Protected area in Isiolo County, Kenya

Buffalo Springs National Reserve is a protected area in Isiolo County, Kenya.

==Organization==
The reserve was established in 1948 as part of the Samburu - Isiolo Game Reserve and the present boundaries were established in 1985. The reserve is managed by the Isiolo County Council.
Most operators of Kenyan safaris offer a visit to the reserve, which has several safari lodges and safari camps.

==Location==
The Buffalo Springs National Reserve is located south of the Samburu National Reserve, which lies on the other side of the Ewaso Ngiro River. It is named after an oasis of clear water at its western end. The reserve has an area of 131 km2, and its altitude ranges between 850 m and 1,230 m above sea level. It is a gently rolling lowland plain of old lava flows and volcanic soils of olivine basalt. The main feature is the Champagne Ride in the southeast, an ancient lava-terrace.
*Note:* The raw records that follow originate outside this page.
File: src/rtl/pc_sequencer_if.sv
// Fetch/execute handshake bundle between the PC sequencer (master) and the
// instruction memory / decode / execute side (slave).
interface pc_sequencer_if #(
    parameter int XLEN = 32
);
    logic            imem_req;
    logic [XLEN-1:0] imem_addr;
    logic            imem_ack;
    logic            instr_valid;
    logic            ex_valid;
    logic [2:0]      branch;
    logic            zero;
    logic            less;
    logic [XLEN-1:0] imm;
    logic [XLEN-1:0] rs1;
    logic [XLEN-1:0] pc;
    logic            retire;
    logic            misalign;

    modport master (
        output imem_req, imem_addr, instr_valid, pc, retire, misalign,
        input  imem_ack, ex_valid, branch, zero, less, imm, rs1
    );

    modport slave (
        input  imem_req, imem_addr, instr_valid, pc, retire, misalign,
        output imem_ack, ex_valid, branch, zero, less, imm, rs1
    );
endinterface

File: src/rtl/pc_sequencer.sv
// Multi-cycle PC controller: BOOT -> FETCH (req/ack) -> EXEC (wait ex_valid,
// resolve next PC from branch code and ALU flags) -> FETCH.
module pc_sequencer #(
    parameter int              XLEN     = 32,
    parameter logic [XLEN-1:0] RESET_PC = 32'h0000_0000,
    parameter logic [XLEN-1:0] TRAP_PC  = 32'h0000_0100
) (
    input  logic          clk,
    input  logic          rst,
    pc_sequencer_if.master bus
);
    localparam logic [XLEN-1:0] PC_STEP   = {{(XLEN-3){1'b0}}, 3'b100};
    localparam logic [XLEN-1:0] JALR_MASK = {{(XLEN-1){1'b1}}, 1'b0};

    typedef enum logic [1:0] {
        BOOT  = 2'd0,
        FETCH = 2'd1,
        EXEC  = 2'd2
    } state_t;

    state_t          state_r;
    logic [XLEN-1:0] pc_r;
    logic            instr_valid_r;
    logic            retire_r;
    logic            misalign_r;

    logic            taken_s;
    logic            trap_s;
    logic [XLEN-1:0] target_s;
    logic [XLEN-1:0] next_pc_s;

    // Branch resolution: taken decision, target, and misalignment redirect.
    always_comb begin
        taken_s   = 1'b0;
        target_s  = pc_r + bus.imm;
        next_pc_s = pc_r + PC_STEP;
        case (bus.branch)
            3'b000:  taken_s = 1'b0;
            3'b001:  taken_s = 1'b1;
            3'b010:  taken_s = 1'b1;
            3'b011:  taken_s = 1'b0;
            3'b100:  taken_s = bus.zero;
            3'b101:  taken_s = ~bus.zero;
            3'b110:  taken_s = bus.less;
            3'b111:  taken_s = ~bus.less;
            default: taken_s = 1'b0;
        endcase
        if (bus.branch == 3'b010) begin
            target_s = (bus.rs1 + bus.imm) & JALR_MASK;
        end else begin
            target_s = pc_r + bus.imm;
        end
        // Only a taken target can trap; not-taken branches ignore their target.
        trap_s = taken_s & target_s[1];
        if (trap_s) begin
            next_pc_s = TRAP_PC;
        end else if (taken_s) begin
            next_pc_s = target_s;
        end else begin
            next_pc_s = pc_r + PC_STEP;
        end
    end

    // Sequencer FSM with registered pc and status pulses.
    always_ff @(posedge clk or posedge rst) begin
        if (rst) begin
            state_r       <= BOOT;
            pc_r          <= RESET_PC;
            instr_valid_r <= 1'b0;
            retire_r      <= 1'b0;
            misalign_r    <= 1'b0;
        end else begin
            instr_valid_r <= 1'b0;
            retire_r      <= 1'b0;
            case (state_r)
                BOOT: begin
                    state_r <= FETCH;
                end
                FETCH: begin
                    if (bus.imem_ack) begin
                        state_r       <= EXEC;
                        instr_valid_r <= 1'b1;
                    end else begin
                        state_r <= FETCH;
                    end
                end
                EXEC: begin
                    if (bus.ex_valid) begin
                        state_r    <= FETCH;
                        pc_r       <= next_pc_s;
                        retire_r   <= 1'b1;
                        misalign_r <= misalign_r | trap_s;
                    end else begin
                        state_r <= EXEC;
                    end
                end
                default: begin
                    state_r <= BOOT;
                end
            endcase
        end
    end

    // Request is decoded from state so it falls together with async reset.
    assign bus.imem_req    = (state_r == FETCH);
    assign bus.imem_addr   = pc_r;
    assign bus.pc          = pc_r;
    assign bus.instr_valid = instr_valid_r;
    assign bus.retire      = retire_r;
    assign bus.misalign    = misalign_r;
endmodule

File: src/flat_wrapper.sv
// flat-port wrapper written by rule: the top's interface ports become plain ports
module pc_sequencer_flat 
#(
    parameter int              XLEN     = 32,
    parameter logic [XLEN-1:0] RESET_PC = 32'h0000_0000,
    parameter logic [XLEN-1:0] TRAP_PC  = 32'h0000_0100
)
  (clk, rst, bus_imem_req, bus_imem_addr, bus_instr_valid, bus_pc, bus_retire, bus_misalign, bus_imem_ack, bus_ex_valid, bus_branch, bus_zero, bus_less, bus_imm, bus_rs1);
  pc_sequencer_if #(.XLEN(XLEN)) bus_i ();
  input  logic clk;
  input  logic rst;
  output wire logic [$bits(bus_i.imem_req)-1:0] bus_imem_req;
  output wire logic [$bits(bus_i.imem_addr)-1:0] bus_imem_addr;
  output wire logic [$bits(bus_i.instr_valid)-1:0] bus_instr_valid;
  output wire logic [$bits(bus_i.pc)-1:0] bus_pc;
  output wire logic [$bits(bus_i.retire)-1:0] bus_retire;
  output wire logic [$bits(bus_i.misalign)-1:0] bus_misalign;
  input wire logic [$bits(bus_i.imem_ack)-1:0] bus_imem_ack;
  input wire logic [$bits(bus_i.ex_valid)-1:0] bus_ex_valid;
  input wire logic [$bits(bus_i.branch)-1:0] bus_branch;
  input wire logic [$bits(bus_i.zero)-1:0] bus_zero;
  input wire logic [$bits(bus_i.less)-1:0] bus_less;
  input wire logic [$bits(bus_i.imm)-1:0] bus_imm;
  input wire logic [$bits(bus_i.rs1)-1:0] bus_rs1;
  assign bus_imem_req = bus_i.imem_req;
  assign bus_imem_addr = bus_i.imem_addr;
  assign bus_instr_valid = bus_i.instr_valid;
  assign bus_pc = bus_i.pc;
  assign bus_retire = bus_i.retire;
  assign bus_misalign = bus_i.misalign;
  assign bus_i.imem_ack = bus_imem_ack;
  assign bus_i.ex_valid = bus_ex_valid;
  assign bus_i.branch = bus_branch;
  assign bus_i.zero = bus_zero;
  assign bus_i.less = bus_less;
  assign bus_i.imm = bus_imm;
  assign bus_i.rs1 = bus_rs1;
  pc_sequencer #(.XLEN(XLEN), .RESET_PC(RESET_PC), .TRAP_PC(TRAP_PC)) u_core (.clk(clk), .rst(rst), .bus(bus_i));
endmodule
File: config.mk
export PLATFORM = sky130hd
export DESIGN_NAME = pc_sequencer_flat
export DESIGN_NICKNAME = d
export VERILOG_FILES = /design/src/rtl/pc_sequencer_if.sv /design/src/rtl/pc_sequencer.sv /design/src/flat_wrapper.sv
export SDC_FILE = /design/constraint.sdc
export NUM_CORES = 1
export LEC_CHECK = 0
export CAP_MARGIN = 30
export CELL_PAD_IN_SITES_DETAIL_PLACEMENT = 2
export CELL_PAD_IN_SITES_GLOBAL_PLACEMENT = 2
export CORE_UTILIZATION = 29
export CTS_BUF_LIST = sky130_fd_sc_hd__clkbuf_8
export DETAILED_ROUTE_END_ITERATION = 16
export GPL_ROUTABILITY_DRIVEN = 0
export MAX_ROUTING_LAYER = met4
export PLACE_DENSITY = 0.92
export SLEW_MARGIN = 10
export SYNTH_ARGS = -nofsm -noshare
export SYNTH_HDL_FRONTEND = slang
export SYNTH_SLANG_ARGS = --single-unit
File: constraint.sdc
create_clock -name clk -period 3.1 [get_ports clk]
set_input_delay 0.62 -clock clk [delete_from_list [all_inputs] [get_ports clk]]
set_output_delay 0.62 -clock clk [all_outputs]
set_load 0.005 [all_outputs]
### config.mk
export PLATFORM = sky130hd
export DESIGN_NAME = led_scan_controller
export DESIGN_NICKNAME = d
export VERILOG_FILES = /design/src/rtl/led_scan_controller.sv
export SDC_FILE = /design/constraint.sdc
export NUM_CORES = 1
export LEC_CHECK = 0
export CORE_MARGIN = 5
export CORE_UTILIZATION = 30
export CTS_CLUSTER_DIAMETER = 30
export DETAILED_ROUTE_END_ITERATION = 12
export DONT_BUFFER_PORTS = 1
export GPL_TIMING_DRIVEN = 0
export PLACE_DENSITY = 0.54
export SYNTH_ARGS = -nofsm -noshare
export SYNTH_HDL_FRONTEND = slang
export SYNTH_SLANG_ARGS = --single-unit
### constraint.sdc
create_clock -name clk -period 1.94 [get_ports clk]
set_input_delay 0.485 -clock clk [delete_from_list [all_inputs] [get_ports clk]]
set_output_delay 0.485 -clock clk [all_outputs]
set_load 0.02 [all_outputs]
`config.mk`:
```
export PLATFORM = sky130hd
export DESIGN_NAME = hanoi_engine_flat
export DESIGN_NICKNAME = d
export VERILOG_FILES = /design/src/rtl/hanoi_if.sv /design/src/rtl/hanoi_engine.sv /design/src/flat_wrapper.sv
export SDC_FILE = /design/constraint.sdc
export NUM_CORES = 1
export LEC_CHECK = 0
export ABC_CLOCK_PERIOD_IN_PS = 3020
export CORE_MARGIN = 2
export CORE_UTILIZATION = 48
export DETAILED_ROUTE_END_ITERATION = 8
export PLACE_DENSITY = 0.85
export SLEW_MARGIN = 5
export SYNTH_ARGS = -nofsm -noshare
export SYNTH_HDL_FRONTEND = slang
export SYNTH_SLANG_ARGS = --single-unit
export TNS_END_PERCENT = 20
```
`constraint.sdc`:
```
create_clock -name clk -period 3.02 [get_ports clk]
set_input_delay 0.302 -clock clk [delete_from_list [all_inputs] [get_ports clk]]
set_output_delay 0.302 -clock clk [all_outputs]
set_load 0.01 [all_outputs]
```
`src/rtl/hanoi_if.sv`:
```
// Move/response interface for the Tower-of-Hanoi engine.
// Parameters: DISCS (number of discs), PEGS (number of pegs).
// Signals:
//   mv_valid/mv_ready    move request handshake
//   mv_from/mv_to        source/destination peg index (PW bits)
//   rsp_valid/rsp_code   one-cycle response; 0 OK, 1 bad peg, 2 source empty, 3 larger-on-smaller
//   peg_cnt/top_disc     flattened per-peg disc count and top disc id (CW bits per peg)
//   solved               all discs on the last peg
//   move_cnt/err_cnt     statistics counters (zero when statistics are compiled out)
// Modports: master drives requests, slave is the engine.
interface hanoi_if #(
    parameter int unsigned DISCS = 4,
    parameter int unsigned PEGS  = 3
);
    localparam int unsigned PW = $clog2(PEGS);
    localparam int unsigned CW = $clog2(DISCS + 1);

    logic               mv_valid;
    logic               mv_ready;
    logic [PW-1:0]      mv_from;
    logic [PW-1:0]      mv_to;
    logic               rsp_valid;
    logic [1:0]         rsp_code;
    logic [PEGS*CW-1:0] peg_cnt;
    logic [PEGS*CW-1:0] top_disc;
    logic               solved;
    logic [15:0]        move_cnt;
    logic [15:0]        err_cnt;

    modport master (
        output mv_valid, mv_from, mv_to,
        input  mv_ready, rsp_valid, rsp_code, peg_cnt, top_disc, solved, move_cnt, err_cnt
    );

    modport slave (
        input  mv_valid, mv_from, mv_to,
        output mv_ready, rsp_valid, rsp_code, peg_cnt, top_disc, solved, move_cnt, err_cnt
    );
endinterface

```
`src/rtl/hanoi_engine.sv`:
```
// Tower-of-Hanoi state engine. Holds a DISCS-disc, PEGS-peg puzzle in registers,
// accepts one move at a time, checks it against the puzzle rules, commits legal moves
// and answers each move with a one-cycle response carrying an error code.
// Ports:
//   clk   clock, rising edge
//   rst   synchronous reset, active-high
//   bus   hanoi_if.slave: move handshake, response, per-peg status, solved, statistics
// Optional feature: define HANOI_STATS_EN to build saturating 16-bit move_cnt/err_cnt
// counters; otherwise both outputs are tied to zero and no counter flops exist.
module hanoi_engine #(
    parameter int unsigned DISCS = 4,
    parameter int unsigned PEGS  = 3
) (
    input logic    clk,
    input logic    rst,
    hanoi_if.slave bus
);
    localparam int unsigned PW = $clog2(PEGS);
    localparam int unsigned CW = $clog2(DISCS + 1);

    typedef enum logic [1:0] {StIdle, StCheck, StCommit} state_e;

    state_e        state_q, state_d;
    logic [PW-1:0] from_q, from_d;
    logic [PW-1:0] to_q, to_d;
    logic [1:0]    code_q, code_d;

    logic [CW-1:0] cnt_q   [PEGS];
    logic [CW-1:0] cnt_d   [PEGS];
    logic [CW-1:0] stack_q [PEGS][DISCS];
    logic [CW-1:0] stack_d [PEGS][DISCS];

    logic [CW-1:0] top      [PEGS];
    logic [CW-1:0] cnt_from;
    logic [CW-1:0] top_from;
    logic [CW-1:0] top_to;
    logic          peg_bad;

    // Top disc per peg; constant slot indices keep the select in range for any count.
    always_comb begin
        for (int p = 0; p < PEGS; p++) begin
            top[p] = '0;
            for (int s = 0; s < DISCS; s++) begin
                if (cnt_q[p] == CW'(s + 1)) top[p] = stack_q[p][s];
            end
        end
    end

    // Operand select by decode so an out-of-range peg index never addresses the arrays.
    always_comb begin
        cnt_from = '0;
        top_from = '0;
        top_to   = '0;
        for (int p = 0; p < PEGS; p++) begin
            if (from_q == PW'(p)) begin
                cnt_from = cnt_q[p];
                top_from = top[p];
            end
            if (to_q == PW'(p)) top_to = top[p];
        end
    end

    assign peg_bad = (32'(from_q) >= PEGS) || (32'(to_q) >= PEGS) || (from_q == to_q);

    always_comb begin
        state_d       = state_q;
        from_d        = from_q;
        to_d          = to_q;
        code_d        = code_q;
        cnt_d         = cnt_q;
        stack_d       = stack_q;
        bus.mv_ready  = 1'b0;
        bus.rsp_valid = 1'b0;
        bus.rsp_code  = 2'd0;
        unique case (state_q)
            StIdle: begin
                bus.mv_ready = 1'b1;
                if (bus.mv_valid) begin
                    from_d  = bus.mv_from;
                    to_d    = bus.mv_to;
                    state_d = StCheck;
                end
            end
            StCheck: begin
                if (peg_bad) begin
                    code_d = 2'd1;
                end else if (cnt_from == '0) begin
                    code_d = 2'd2;
                end else if ((top_to != '0) && (top_from > top_to)) begin
                    code_d = 2'd3;
                end else begin
                    code_d = 2'd0;
                end
                state_d = StCommit;
            end
            StCommit: begin
                bus.rsp_valid = 1'b1;
                bus.rsp_code  = code_q;
                if (code_q == 2'd0) begin
                    for (int p = 0; p < PEGS; p++) begin
                        if (from_q == PW'(p)) cnt_d[p] = cnt_q[p] - CW'(1);
                        if (to_q == PW'(p)) begin
                            for (int s = 0; s < DISCS; s++) begin
                                if (cnt_q[p] == CW'(s)) stack_d[p][s] = top_from;
                            end
                            cnt_d[p] = cnt_q[p] + CW'(1);
                        end
                    end
                end
                state_d = StIdle;
            end
            default: state_d = StIdle;
        endcase
    end

    always_ff @(posedge clk) begin
        if (rst) begin
            state_q <= StIdle;
            from_q  <= '0;
            to_q    <= '0;
            code_q  <= 2'd0;
            for (int p = 0; p < PEGS; p++) begin
                cnt_q[p] <= (p == 0) ? CW'(DISCS) : '0;
                for (int s = 0; s < DISCS; s++) begin
                    stack_q[p][s] <= (p == 0) ? CW'(DISCS - s) : '0;
                end
            end
        end else begin
            state_q <= state_d;
            from_q  <= from_d;
            to_q    <= to_d;
            code_q  <= code_d;
            cnt_q   <= cnt_d;
            stack_q <= stack_d;
        end
    end

    always_comb begin
        bus.peg_cnt  = '0;
        bus.top_disc = '0;
        for (int p = 0; p < PEGS; p++) begin
            bus.peg_cnt[p*CW +: CW]  = cnt_q[p];
            bus.top_disc[p*CW +: CW] = top[p];
        end
    end

    assign bus.solved = (cnt_q[PEGS-1] == CW'(DISCS));

`ifdef HANOI_STATS_EN
    logic [15:0] move_cnt_q;
    logic [15:0] err_cnt_q;

    // Saturating counters, updated on the response cycle.
    always_ff @(posedge clk) begin
        if (rst) begin
            move_cnt_q <= '0;
            err_cnt_q  <= '0;
        end else if (state_q == StCommit) begin
            if (code_q == 2'd0) begin
                if (move_cnt_q != 16'hFFFF) move_cnt_q <= move_cnt_q + 16'd1;
            end else begin
                if (err_cnt_q != 16'hFFFF) err_cnt_q <= err_cnt_q + 16'd1;
            end
        end
    end

    assign bus.move_cnt = move_cnt_q;
    assign bus.err_cnt  = err_cnt_q;
`else
    assign bus.move_cnt = '0;
    assign bus.err_cnt  = '0;
`endif

endmodule

```
`src/flat_wrapper.sv`:
```
// flat-port wrapper written by rule: the top's interface ports become plain ports
module hanoi_engine_flat 
#(
    parameter int unsigned DISCS = 4,
    parameter int unsigned PEGS  = 3
)
  (clk, rst, bus_mv_valid, bus_mv_from, bus_mv_to, bus_mv_ready, bus_rsp_valid, bus_rsp_code, bus_peg_cnt, bus_top_disc, bus_solved, bus_move_cnt, bus_err_cnt);
  hanoi_if #(.DISCS(DISCS), .PEGS(PEGS)) bus_i ();
  input logic clk;
  input logic rst;
  input wire logic [$bits(bus_i.mv_valid)-1:0] bus_mv_valid;
  input wire logic [$bits(bus_i.mv_from)-1:0] bus_mv_from;
  input wire logic [$bits(bus_i.mv_to)-1:0] bus_mv_to;
  output wire logic [$bits(bus_i.mv_ready)-1:0] bus_mv_ready;
  output wire logic [$bits(bus_i.rsp_valid)-1:0] bus_rsp_valid;
  output wire logic [$bits(bus_i.rsp_code)-1:0] bus_rsp_code;
  output wire logic [$bits(bus_i.peg_cnt)-1:0] bus_peg_cnt;
  output wire logic [$bits(bus_i.top_disc)-1:0] bus_top_disc;
  output wire logic [$bits(bus_i.solved)-1:0] bus_solved;
  output wire logic [$bits(bus_i.move_cnt)-1:0] bus_move_cnt;
  output wire logic [$bits(bus_i.err_cnt)-1:0] bus_err_cnt;
  assign bus_i.mv_valid = bus_mv_valid;
  assign bus_i.mv_from = bus_mv_from;
  assign bus_i.mv_to = bus_mv_to;
  assign bus_mv_ready = bus_i.mv_ready;
  assign bus_rsp_valid = bus_i.rsp_valid;
  assign bus_rsp_code = bus_i.rsp_code;
  assign bus_peg_cnt = bus_i.peg_cnt;
  assign bus_top_disc = bus_i.top_disc;
  assign bus_solved = bus_i.solved;
  assign bus_move_cnt = bus_i.move_cnt;
  assign bus_err_cnt = bus_i.err_cnt;
  hanoi_engine #(.DISCS(DISCS), .PEGS(PEGS)) u_core (.clk(clk), .rst(rst), .bus(bus_i));
endmodule
```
The climate is hot, dry and semi-arid.

==Flora==
There is a narrow band of riverine forest along the Ewaso Ngiro which includes Tana River Poplar, Doum Palm and magnificent specimens of Acacia elatior.
Vegetation includes acacia tortilis woodland and large stretches of bushland dominated by Commiphora.
In some areas lava rock is exposed, with scattered grass and shrubs.
Other parts have alkaline grasslands with occasional springs and swamps.
Here and there the "Desert Rose" (Adenium obesum) is found in the scrub, with bright pink blooms.
The Salvadora persica (tooth-brush tree) shrub provides food to elephants, and its twigs are used as toothbrushes by the nomadic Samburu people.

==Fauna==
Wildlife includes Grant's zebra and the endangered Grévy's zebra. Other species of mammal include reticulated giraffe, the African bush elephant, oryx, gerenuk, African buffalo, lion, leopard, cheetah and hyena. Over 365 species of bird have been recorded in the reserve. The river is home to hippopotamuses and crocodiles. Somali ostriches are widespread within the national reserve. It is larger than the Masai ostrich's and is distinctive for their indigo legs and neck.